Many common childhood diseases can now be prevented by early vaccination, but efforts to produce a RSV vaccine have so far failed due to the lack of a effective expression system. The airway epithelial cells that are the natural target for the infection in humans are not well-suited for production of a vaccine because they are primary cells. Other cell lines that have been evaluated for production of a vaccine were deemed too highly tumorigenic.

 

CEVEC, which is focused on the development of protein and vaccine expression systems, saw an opportunity to use its CAP cells, which are derived from primary human amniocytes, as a production system for the vaccine that would succeed where others had fallen short. CAP cells grow in serum-free suspension culture, allowing for stable production of proteins and vaccines. “CAP cells can do things that traditional cell lines that have been used for vaccine production cannot do because traditional cells are not human cells,” Gary Boch, CEVEC’s vice president of business development, tells DDNews. “Our cells are human cells, so when they express protein the result is a human protein.”

 

The RSV that was produced by CAP cells in CEVEC’s evaluation study was promising for two reasons. First, the RSV showed a high-level of functional G-protein, which is expected to result in a high-quality vaccine. Other production systems were unable to produce RSV with this quality.

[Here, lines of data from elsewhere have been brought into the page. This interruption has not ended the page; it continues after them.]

--- src/design/cio_pkg.sv ---
// Shared constants and types for the condensed I/O stream port
package cio_pkg;
   localparam int DATA_W      = 64;
   localparam int KEEP_W      = 8;
   localparam int USER_W      = 32;
   localparam int RAW_USER_W  = 8;
   localparam int ID_W        = 16;
   localparam int SRC_ID_LSB  = 16;
   localparam int DST_ID_LSB  = 0;
   localparam int CRF_BIT     = 1;
   localparam int SHORT_ID_W  = 8;
   localparam logic [7:0]  KEEP_ALL   = 8'hff;
   localparam logic [31:0] USER_RST   = 32'h0000_0000;
   localparam logic [63:0] DATA_RST   = 64'h0;
   localparam logic [7:0]  KEEP_RST   = 8'h00;

   // Packet format fixed at generation, shared by both channels
   typedef enum logic [0:0] {
      FMT_COMPACT = 1'b0,
      FMT_RAW     = 1'b1
   } fmt_e;

   // Force upper byte of a 16-bit id to zero when 8-bit ids are in use
   function automatic logic [15:0] narrow_id(input logic [15:0] id, input logic short_ids);
      narrow_id = short_ids ? {8'h00, id[7:0]} : id;
   endfunction : narrow_id

   // Keep value for a beat in the raw stream format
   function automatic logic [7:0] raw_keep(input logic last, input logic [7:0] keep);
      raw_keep = last ? keep : KEEP_ALL;
   endfunction : raw_keep
endpackage : cio_pkg

--- src/design/cio_if.sv ---
// Interface joining the endpoint and the user design
`timescale 1ns/1ps
interface cio_if;
   // Transmit channel: user design is source
   logic        iotx_tvalid;
   logic        iotx_tready;
   logic [63:0] iotx_tdata;
   logic [7:0]  iotx_tkeep;
   logic        iotx_tlast;
   logic [31:0] iotx_tuser;
   // Receive channel: endpoint is source
   logic        iorx_tvalid;
   logic        iorx_tready;
   logic [63:0] iorx_tdata;
   logic [7:0]  iorx_tkeep;
   logic        iorx_tlast;
   logic [31:0] iorx_tuser;

   modport endpoint (
      input  iotx_tvalid, iotx_tdata, iotx_tkeep, iotx_tlast, iotx_tuser, iorx_tready,
      output iotx_tready, iorx_tvalid, iorx_tdata, iorx_tkeep, iorx_tlast, iorx_tuser
   );
   modport user (
      output iotx_tvalid, iotx_tdata, iotx_tkeep, iotx_tlast, iotx_tuser, iorx_tready,
      input  iotx_tready, iorx_tvalid, iorx_tdata, iorx_tkeep, iorx_tlast, iorx_tuser
   );
endinterface : cio_if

Another positive outcome of the study was the very high titers in which the RSV was produced. “Again CAP cells prove their enormous potential and significant advantages over many currently used production systems for vaccines,” said Dr. Rainer Lichtenberger, COO and CFO of CEVEC. “Next to cytomegalovirus, influenza and others, this is another striking example that CAP cells can efficiently propagate disease relevant human viruses.”

 

CEVEC contracted Paragon to conduct the evaluation study due to its experience working with cell lines on similar projects. Representatives from both companies said they hope the results not only lead to the development of a commercial RSV vaccine but also prove the CAP technology’s potential as a production system also in the vaccine market. “We were very excited about the results and hopeful that the CEVEC cell line will become a major manufacturing platform—not just RSV but also other viral vectors,” Phillip Wills, vice president of business development at Paragon, tells DDNews.

 

CEVEC hopes the positive findings from its study will attract support from potential partners interested in developing an RSV vaccine. Although there is an effective treatment for RSV, “We’re a small company, with limited resources, so we are looking for partners who will be willing to work with us on this,” says Boch. “There’s definitely a need for this vaccine.”